Friday, December 18, 2009

To Abhay with love

Who the hell is this guy?
I call him “gust of wind”. Because that’s what I thought he was when I first encountered Abhay Deol, at my cousin’s house in London. He came into the house, dumped his rucksack at the bottom of the stairwell, ran up the stairs and then ran back down holding two jackets up in front of me. “Which one?” he asked. I looked up to see two, almost identical, jackets dangling in the distance between us. “The one with the elbow pads,” I said. He chucked the other jacket onto his rucksack and put on the one I suggested. I looked at my watch; it was time for me to head back to the gallery and get ready for the opening of my exhibition. I picked up my bag and headed toward the door. “Hang on we’ll go together”, he said picking up his wallet and rushing in front, to open the door. On our way to the bus stop, just before he got on his bus, he cut me a deal: “I’ll come for your exhibition if you’ll come for a party with me after.” I smiled, he had himself a deal. But I couldn’t help but ask myself “Who the hell is this guy and what the hell is he doing here?” That was it. I put it out there for the universe to bring me the answers.
I arrived at the gallery, did the final touch ups and waited, then decided to make the best of the free bar and started to get light headed….the people came, I smiled, answered their questions, took some critique, drank some more, pretended to look at the stuff like I’d never seen it before and just when I thought I had my fill of it… in he walked, in the jacket of my choice, disarming everyone with his smile as he made his way past the people to the video exhibit. I waited. I watched…. he got up. I went up to him…. “I recognized only one actor. Because of the mole.”  No hi, no hello…no siree, he cut right through that opening conversation. “Drink?” was all I could get myself to say. I grabbed the free beers… he grabbed my hand and then we grabbed a taxi to his ‘Socha Na Tha’ party. That was Abhay Deol’s debut into my life and ‘Socha na Tha’ was his debut in the Indian film world.
The next evening we decided, on a random whim, to go see a movie. By the time we got to the theatre, the movie had already begun and just as I was buying tickets thinking we were only 5 minutes late, I noticed Abhay walking off. “I can’t watch it. We already missed the beginning.” And he left. That was Abhay Deol. No questions asked, no answers given.
I think that’s the last I saw of him until he randomly called me three years later in Delhi, “Do you know who this is?” he asked. How would I? What kind of a question was that? That’s when I finally met Abhay in his world, on the sets of Anurag Kashyap’s ‘Dev D’. I hugged him tight and looked into his face. It was him alright…. but not. He was more aware, more cautious, more actor, less person…. he was on his way to become the “critically acclaimed” star of Bollywood. The Abhay Deol that they were waiting to fall in love with, with his next two releases of ‘Dev D’ and ‘Oye Lucky!

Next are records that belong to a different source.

--- src/rtl/vu_pkg.sv ---
// Shared definitions for the VU meter colour path.
// Contents: colour word width, default LED count, the black colour word used
// for unlit slots, and the frame reader FSM state encoding.
package vu_pkg;

    localparam int DATA_W = 24;
    localparam int N_LEDS = 16;

    localparam logic [DATA_W-1:0] COLOUR_BLACK = 24'h000000;

    typedef enum logic [2:0] {
        S_IDLE,
        S_FETCH,
        S_CAPTURE,
        S_SEND,
        S_DONE
    } state_t;

endpackage

--- src/rtl/rom_frame_reader_if.sv ---
// Colour word stream from the frame reader to the LED serializer.
//   data  : colour word (GRB 8/8/8)
//   valid : data holds a word
//   ready : serializer accepts the word on this edge
//   last  : word belongs to the final LED slot of the frame
// master = frame reader, slave = serializer.
interface rom_frame_reader_if #(
    parameter int DATA_W = vu_pkg::DATA_W
) ();

    logic [DATA_W-1:0] data;
    logic              valid;
    logic              ready;
    logic              last;

    modport master (output data, output valid, output last, input ready);
    modport slave  (input data, input valid, input last, output ready);

endinterface

--- src/rtl/rom_frame_reader.sv ---
// Read-side master for the VU meter colour ROM.
// Per frame request it walks N_LEDS slots: lit slots (idx < level) read
// ROM[base+idx] (address wraps), unlit slots emit black. Words leave on a
// valid/ready stream with last marking the final slot; o_done pulses once
// per completed frame.
// Ports:
//   i_clk, i_rst_n         clock, synchronous active-low reset
//   i_start, i_base,
//   i_level                frame request (sampled only in IDLE)
//   o_busy, o_done         frame in progress / one-cycle frame end pulse
//   o_rom_addr, o_rom_ren,
//   i_rom_data             registered-read ROM port (1-cycle latency)
//   stream                 colour word stream to the serializer
module rom_frame_reader #(
    parameter int ADDR_W = 8,
    parameter int DATA_W = vu_pkg::DATA_W,
    parameter int N_LEDS = vu_pkg::N_LEDS,
    parameter int CNT_W  = 5
) (
    input  logic                    i_clk,
    input  logic                    i_rst_n,
    input  logic                    i_start,
    input  logic [ADDR_W-1:0]       i_base,
    input  logic [CNT_W-1:0]        i_level,
    output logic                    o_busy,
    output logic [ADDR_W-1:0]       o_rom_addr,
    output logic                    o_rom_ren,
    input  logic [DATA_W-1:0]       i_rom_data,
    rom_frame_reader_if.master      stream,
    output logic                    o_done
);

    import vu_pkg::*;

    state_t              state, state_nxt;
    logic [CNT_W-1:0]    idx, idx_nxt;
    logic [CNT_W-1:0]    lvl, lvl_nxt;
    logic [ADDR_W-1:0]   base, base_nxt;
    logic [ADDR_W-1:0]   addr_r, addr_nxt;
    logic                ren_r, ren_nxt;
    logic [DATA_W-1:0]   data_r, data_nxt;
    logic                valid_r, valid_nxt;
    logic                last_r, last_nxt;
    logic                busy_r, busy_nxt;
    logic                done_r, done_nxt;

    logic [CNT_W-1:0]    lvl_in;
    logic [CNT_W-1:0]    idx_inc;
    logic                is_last;

    assign lvl_in  = (i_level > CNT_W'(N_LEDS)) ? CNT_W'(N_LEDS) : i_level;
    assign idx_inc = idx + CNT_W'(1);
    assign is_last = (idx == CNT_W'(N_LEDS - 1));

    always_ff @(posedge i_clk) begin
        if (!i_rst_n) begin
            state   <= S_IDLE;
            idx     <= '0;
            lvl     <= '0;
            base    <= '0;
            addr_r  <= '0;
            ren_r   <= 1'b0;
            data_r  <= '0;
            valid_r <= 1'b0;
            last_r  <= 1'b0;
            busy_r  <= 1'b0;
            done_r  <= 1'b0;
        end else begin
            state   <= state_nxt;
            idx     <= idx_nxt;
            lvl     <= lvl_nxt;
            base    <= base_nxt;
            addr_r  <= addr_nxt;
            ren_r   <= ren_nxt;
            data_r  <= data_nxt;
            valid_r <= valid_nxt;
            last_r  <= last_nxt;
            busy_r  <= busy_nxt;
            done_r  <= done_nxt;
        end
    end

    // The ROM request for a slot is registered on the edge that enters FETCH,
    // so the FETCH cycle itself presents ren/addr to the ROM and CAPTURE sees
    // the read data. ren defaults low, making it a single-cycle pulse.
    always_comb begin
        state_nxt = state;
        idx_nxt   = idx;
        lvl_nxt   = lvl;
        base_nxt  = base;
        addr_nxt  = addr_r;
        ren_nxt   = 1'b0;
        data_nxt  = data_r;
        valid_nxt = valid_r;
        last_nxt  = last_r;
        busy_nxt  = busy_r;
        done_nxt  = 1'b0;

        unique case (state)
            S_IDLE: begin
                if (i_start) begin
                    base_nxt  = i_base;
                    lvl_nxt   = lvl_in;
                    idx_nxt   = '0;
                    busy_nxt  = 1'b1;
                    ren_nxt   = (lvl_in != '0);
                    addr_nxt  = i_base;
                    state_nxt = S_FETCH;
                end
            end
            S_FETCH: begin
                if (idx < lvl) begin
                    state_nxt = S_CAPTURE;
                end else begin
                    data_nxt  = DATA_W'(COLOUR_BLACK);
                    valid_nxt = 1'b1;
                    last_nxt  = is_last;
                    state_nxt = S_SEND;
                end
            end
            S_CAPTURE: begin
                data_nxt  = i_rom_data;
                valid_nxt = 1'b1;
                last_nxt  = is_last;
                state_nxt = S_SEND;
            end
            S_SEND: begin
                if (stream.ready) begin
                    valid_nxt = 1'b0;
                    last_nxt  = 1'b0;
                    if (last_r) begin
                        busy_nxt  = 1'b0;
                        done_nxt  = 1'b1;
                        state_nxt = S_DONE;
                    end else begin
                        idx_nxt   = idx_inc;
                        ren_nxt   = (idx_inc < lvl);
                        addr_nxt  = base + ADDR_W'(idx_inc);
                        state_nxt = S_FETCH;
                    end
                end
            end
            S_DONE: begin
                state_nxt = S_IDLE;
            end
            default: begin
                state_nxt = S_IDLE;
            end
        endcase
    end

    assign o_busy       = busy_r;
    assign o_rom_addr   = addr_r;
    assign o_rom_ren    = ren_r;
    assign o_done       = done_r;
    assign stream.data  = data_r;
    assign stream.valid = valid_r;
    assign stream.last  = last_r;

endmodule

--- src/flat_wrapper.sv ---
// flat-port wrapper written by rule: the top's interface ports become plain ports
module rom_frame_reader_flat import vu_pkg::*;
#(
    parameter int ADDR_W = 8,
    parameter int DATA_W = vu_pkg::DATA_W,
    parameter int N_LEDS = vu_pkg::N_LEDS,
    parameter int CNT_W  = 5
)
  (i_clk, i_rst_n, i_start, i_base, i_level, o_busy, o_rom_addr, o_rom_ren, i_rom_data, o_done, stream_data, stream_valid, stream_last, stream_ready);
  rom_frame_reader_if #(.DATA_W(DATA_W)) stream_i ();
  input  logic i_clk;
  input  logic i_rst_n;
  input  logic i_start;
  input  logic [ADDR_W-1:0] i_base;
  input  logic [CNT_W-1:0] i_level;
  output logic o_busy;
  output logic [ADDR_W-1:0] o_rom_addr;
  output logic o_rom_ren;
  input  logic [DATA_W-1:0] i_rom_data;
  output logic o_done;
  output wire logic [$bits(stream_i.data)-1:0] stream_data;
  output wire logic [$bits(stream_i.valid)-1:0] stream_valid;
  output wire logic [$bits(stream_i.last)-1:0] stream_last;
  input wire logic [$bits(stream_i.ready)-1:0] stream_ready;
  assign stream_data = stream_i.data;
  assign stream_valid = stream_i.valid;
  assign stream_last = stream_i.last;
  assign stream_i.ready = stream_ready;
  rom_frame_reader #(.ADDR_W(ADDR_W), .DATA_W(DATA_W), .N_LEDS(N_LEDS), .CNT_W(CNT_W)) u_core (.i_clk(i_clk), .i_rst_n(i_rst_n), .i_start(i_start), .i_base(i_base), .i_level(i_level), .o_busy(o_busy), .o_rom_addr(o_rom_addr), .o_rom_ren(o_rom_ren), .i_rom_data(i_rom_data), .stream(stream_i), .o_done(o_done));
endmodule
--- config.mk ---
export PLATFORM = sky130hd
export DESIGN_NAME = rom_frame_reader_flat
export DESIGN_NICKNAME = d
export VERILOG_FILES = /design/src/rtl/vu_pkg.sv /design/src/rtl/rom_frame_reader_if.sv /design/src/rtl/rom_frame_reader.sv /design/src/flat_wrapper.sv
export SDC_FILE = /design/constraint.sdc
export NUM_CORES = 1
export LEC_CHECK = 0
export CAP_MARGIN = 25
export CORE_MARGIN = 3
export CORE_UTILIZATION = 40
export CTS_BUF_LIST = sky130_fd_sc_hd__clkbuf_8
export CTS_CLUSTER_DIAMETER = 200
export DETAILED_ROUTE_END_ITERATION = 8
export PLACE_DENSITY = 0.69
export SLEW_MARGIN = 20
export SYNTH_ARGS = -nofsm -noshare
export SYNTH_HDL_FRONTEND = slang
export SYNTH_SLANG_ARGS = --single-unit
--- constraint.sdc ---
create_clock -name i_clk -period 5.51 [get_ports i_clk]
set_input_delay 1.3775 -clock i_clk [delete_from_list [all_inputs] [get_ports i_clk]]
set_output_delay 1.3775 -clock i_clk [all_outputs]
set_load 0.01 [all_outputs]
==> results.toml <==
[run_status]
outcome = "finished, final reports clean"

[critical_path]
critical_path_required_ns = 5.78
crit_path_max_incr_delay_ns = 0.76
rrSetupSlack_ns = 2.95
timing.critical_path.buf_inv = 2
cp_max_fo = 24
path_cells = "clkdlybuf4s50_1 > clkinv_1 > a21oi_4 > a22o_1"
slowest_stage = "clkdlybuf4s50_1"
worstSetupPathType = "in2reg"
end_kind = "flop"
worst_ep_arrival_time_ns = 3.16
r2r-end = "u_core.o_rom_addr[7]"
regToRegStartpoint = "u_core.idx[0]"
crit_start = "i_rst_n"
crit_family = "buffers and inverters"
cp-start-kind = "primary input"
r2r_cells = 10

[synthesis]
synth_area_um2 = 2704
yosysSeqAreaShare = 0.4294
yosys_warnings = 0
ys_async_sr_fraction = 0
ys_types = 53
syn_inst = 289
synth-seq-cells = 58
ys.flop_type = "dfxtp_1"
synth_fp_nets = 346
avgSynthCellArea_um2 = 9.356
synth_edf_count = 0

[cts]
cts-buffers-inserted = 9
ctsResizeCount = 0
cts_tree = "done"
clkSinkCount = 58
clk_pin_slew_ns = 0.06
clockBufferDepth = 2
cts_root_buffer = "clkbuf_8"
clock_latency_ns = 0.33
postCtsSetupBuffers = 0
htree_levels = 3
hold_buffers = 0

[floorplan]
die_height_um = 88.22
die-area_um2 = 7782
coreArea_um2 = 6459
die_w_um = 88.22
rows = 29
start_util = 0.4186
pin_count = 78

[sta]
max_slew_margin = 0.4400
finalCritPeriodShare = 0.5237
hold_viol = 0
setup-tns-final_ns = 0
min_period_ns = 2.886
max_freq_ghz = 0.3466
setup_viol = 0
hold_ws_ns = 0.4575
tightest_slew_ns = 0.8354
rsz0062_at_grt = "no"
finalMaxSlewViolations = 0
finClkSkew_ns = 0.006167

[finish]
regArea_um2 = 1161
fillers = 581
antenna_cells = 0
final_common_cell = "clkdlybuf4s50_1"
final_layout_size_suffix_gt1_frac = 0.07880
finalNonFillerCells = 445
final_cell_mix = "clkdlybuf4s50_1, dfxtp_1, nand2_1"
nNetsFinal = 420
fin_util = 0.5730
multi_input_area_um2 = 1401
syn2layout_area_growth_pct = 36.88

[detailed_routing]
wl_per_cell_um = 14.62
drt_iter0_markers = 80
post_drt_via_cell_ratio = 5.229
drt_wl_total_um = 6508
drtPass1Iterations = 4
drc = 0
via_count = 2327
ant_nets = 0

[min_path]
hold_class = "reg2reg"
hold_end = "u_core.lvl[2]"
hold_start = "u_core.lvl[2]"
whs_path_depth = 2

[place]
dp_cells = 429
place_congestion = 0.8121
dp.final_hpwl_um = 4756
portBuffers = 77

[power_and_ir_drop]
p_per_area_nw_per_um2 = 307.2
p_leak_uw = 0.001459
ir_drop_uv = 148.5

[flow_run]
drv_cap = 0

[grt]
grt_pass1_vias = 2208
grt_first_pass_wirelength_um = 10650
antenna_found_initial = 0
track_usage = 0.1763
grt_max_degree = 26
overflow = 0
[area by class of cell]
class / count / area share
flip-flops and latches: 58 / 0.3137
well taps: 77 / 0.02603
clock inverters: 6 / 0.02197
multi-input cells: 205 / 0.3786
repair buffers: 79 / 0.2123
clock buffers: 10 / 0.03719
inverters: 10 / 0.01014
[metrics by stage]
step	total power [µW]	area (µm²)	worst slack (ns)
finish	1137	3701	2.624
global route	1192	3701	2.486
CTS	1149	3701	2.645
detailed placement	715.7	3482	2.311
global placement	714.2	3482	2.347
floorplan	618.1	2704	3.130
[worst max path at each step]
stage                                   to  slack, ns  cells after the start
floorplan                 u_core.o_rom_ren       3.13                      5
global placement     u_core.stream.data[1]       2.35                      4
detailed placement  u_core.stream.data[13]       2.31                      4
CTS                 u_core.stream.data[13]       2.64                      4
global route        u_core.stream.data[21]       2.49                      4
finish              u_core.stream.data[13]       2.62                      4
[routing by layer]
layer | up-vias | GRT usage | routed length (µm)
met5 | - | 0 | 0
met4 | 0 | 0.08654 | 125
met3 | 13 | 0.02980 | 230
met2 | 52 | 0.2692 | 3016
met1 | 1075 | 0.2414 | 3136
li1 | 1187 | - | -
[flip-flops by register name (all words and copies together), names as in the netlist]
signal               flops
u_core.state             3
u_core.base              8
u_core.stream.data      24
u_core.idx               5
u_core.o_rom_ren         1
u_core.stream.last       1
u_core.o_rom_addr        8
u_core.stream.valid      1
u_core.o_done            1
u_core.lvl               5
u_core.o_busy            1
[worst min-delay path: cells and delay by family, from the launching register on]
kind	cells	cell delay [ns]
AO/OA/AOI/OAI	1	0.05
flip-flops	1	0.31
AND/OR/NAND/NOR	1	0.05
[report_power, final]
group | switching (µW) | total, µW | leakage, µW | internal (µW)
combinational | 109 | 225 | 0.000872 | 116
clock | 167 | 431 | 0.000113 | 264
sequential | 28.5 | 482 | 0.000473 | 453
[synthesized netlist by cell type, types with 3 or more instances]
cell | instances | area, µm²
buf_4 | 4 | 30.03
ha_1 | 15 | 187.7
nand3_1 | 5 | 25.02
nand2_1 | 46 | 172.7
clkbuf_1 | 4 | 15.01
nor2_1 | 14 | 52.55
a21oi_1 | 22 | 110.1
inv_1 | 9 | 33.78
o21ai_0 | 5 | 25.02
o21ai_1 | 7 | 35.03
xor2_1 | 4 | 35.03
a311oi_1 | 3 | 26.28
a31oi_1 | 4 | 25.02
nor3_1 | 5 | 25.02
buf_2 | 5 | 25.02
xnor2_1 | 4 | 35.03
a22oi_1 | 3 | 22.52
buf_6 | 3 | 33.78
nand3b_1 | 6 | 45.04
a22o_1 | 24 | 210.2
dfxtp_1 | 58 | 1161
[logic make-up after synthesis]
| logic type | Yosys count | share of synthesized area |
|---|---|---|
| mux | 1 | 0.003702 |
| simple gates | 93 | 0.1795 |
| xor+xnor | 8 | 0.02591 |
| fa+ha+maj | 16 | 0.07682 |
| compound gates | 87 | 0.2323 |
| buf+inv | 26 | 0.05228 |
| flops | 58 | 0.4294 |
Power figures use the tool's default switching activity.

Lucky Oye!’.
With ‘Honeymoon Travels’, ‘Manorama Six Feet Under’, ‘Dev D’ and ‘Oye Lucky’ under his belt, I thought it was the last I’d see of him and his newly acclaimed stardom. But then came Bombay, and I found myself standing in his open doorway, seeing him perched atop his dining table with a purple chandelier in his hand, “Do you think this is too much?” It would normally be too much, but it was perfect in his pop-kitsche house. And the familiarity whooshed back; he still refused to open a conversation. It was as if I had been standing there since the first time I met him.  That was Abhay Deol, not the star, not the gust of wind, just a guy dripping in sweat, waiting for his air-conditioning to be fixed and doing up his new bachelor pad.
“I’m moving to New York,” he told me “I’m bored.” And that was that, he signed on four more films, got himself an apartment and moved to Manhattan. I called him yesterday to ask him when he was coming back and he said, “For what?” “Life…film…family…. friends?” I say. “But I still have all that,” he stated. It ended there. No questions asked, no lies told.
So the universe did answer my question. Who the hell is he? He is, Abhay Deol, the gust of wind with the rucksack, who became the star, remained a friend and is sitting in Manhattan waiting for someone or something to give him reason to leave and come back.

1 comment:

anilkumarpottupally said...

hey thats awesome...

how did he come to y'a place for the first time?